(Stored entries)
This design comes from an exercise in tuning for small area and a short achievable clock period on the open sky130 flow, not from production work. RTL that was checked went through simulation tests only; none was proved equivalent to the original. No activity file was given, so power comes from the tool's default toggle rates.

Setup of fjord:
==> flow/design.v <==
package tdc_pkg;
   localparam int N_CH   = 8;
   localparam int INT_W  = 11;
   localparam int FRAC_W = 11;
   localparam int SCALE  = 50;
   localparam int ACC_W  = 16;
   localparam int EV_W   = 20;
   localparam int ACC_SW = 36;
   localparam int OUT_W  = 37;
endpackage
module tdc_add_tree (
   input  logic        clk,
   input  logic [87:0] int_data,
   input  logic [87:0] frac_data,
   input  logic [7:0]  ch_mask,
   input  logic        v3,
   output logic [19:0] ev_o
);
   logic [7:0][10:0] mi, mf;
   for (genvar i = 0; i < 8; i++) begin : g_mask
      assign mi[i] = int_data[11*i +: 11]  & {11{ch_mask[i]}};
      assign mf[i] = frac_data[11*i +: 11] & {11{ch_mask[i]}};
   end
   logic [3:0][13:0] r0i_d, r0f_d, r0i_q, r0f_q;
   csa8to4 u_c0i (.m(mi), .r(r0i_d));
   csa8to4 u_c0f (.m(mf), .r(r0f_d));
   logic [13:0] s1i, c1i, s1f, c1f;
   logic [13:0] s1i_q, c1i_q, s1f_q, c1f_q;
   csa4to2 u_c1i (.r(r0i_q), .s(s1i), .c(c1i));
   csa4to2 u_c1f (.r(r0f_q), .s(s1f), .c(c1f));
   logic [13:0] si_q, sf_q;
   logic [19:0] a3, b3, c3, d3, t3s, t3c, e3s, e3c, e3s_q, e3c_q;
   assign a3  = {1'b0, si_q, 5'd0};
   assign b3  = {2'b0, si_q, 4'd0};
   assign c3  = {5'b0, si_q, 1'b0};
   assign d3  = {6'b0, sf_q};
   assign t3s = a3 ^ b3 ^ c3;
   assign t3c = {((a3[18:0] & b3[18:0]) | (a3[18:0] & c3[18:0]) | (b3[18:0] & c3[18:0])), 1'b0};
   assign e3s = t3s ^ t3c ^ d3;
   assign e3c = {((t3s[18:0] & t3c[18:0]) | (t3s[18:0] & d3[18:0]) | (t3c[18:0] & d3[18:0])), 1'b0};
   logic [19:0] e4_q;
   always_ff @(posedge clk) begin
      r0i_q <= r0i_d;
      r0f_q <= r0f_d;
      s1i_q <= s1i;
      c1i_q <= c1i;
      s1f_q <= s1f;
      c1f_q <= c1f;
      si_q  <= s1i_q + c1i_q;
      sf_q  <= s1f_q + c1f_q;
      e3s_q <= e3s;
      e3c_q <= e3c;
   end
   always_ff @(posedge clk) begin
      e4_q <= v3 ? (e3s_q + e3c_q) : 20'd0;
   end
   assign ev_o = e4_q;
endmodule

#### [DESCRIPTION OF THE TASK]
Every line from the one containing "b3[18:0]) | (a3[18:0]" through the last line of the entries above must be output exactly. Leave the rest out.

#### [YOUR SOLUTION]
   assign t3c = {((a3[18:0] & b3[18:0]) | (a3[18:0] & c3[18:0]) | (b3[18:0] & c3[18:0])), 1'b0};
   assign e3s = t3s ^ t3c ^ d3;
   assign e3c = {((t3s[18:0] & t3c[18:0]) | (t3s[18:0] & d3[18:0]) | (t3c[18:0] & d3[18:0])), 1'b0};
   logic [19:0] e4_q;
   always_ff @(posedge clk) begin
      r0i_q <= r0i_d;
      r0f_q <= r0f_d;
      s1i_q <= s1i;
      c1i_q <= c1i;
      s1f_q <= s1f;
      c1f_q <= c1f;
      si_q  <= s1i_q + c1i_q;
      sf_q  <= s1f_q + c1f_q;
      e3s_q <= e3s;
      e3c_q <= e3c;
   end
   always_ff @(posedge clk) begin
      e4_q <= v3 ? (e3s_q + e3c_q) : 20'd0;
   end
   assign ev_o = e4_q;
endmodule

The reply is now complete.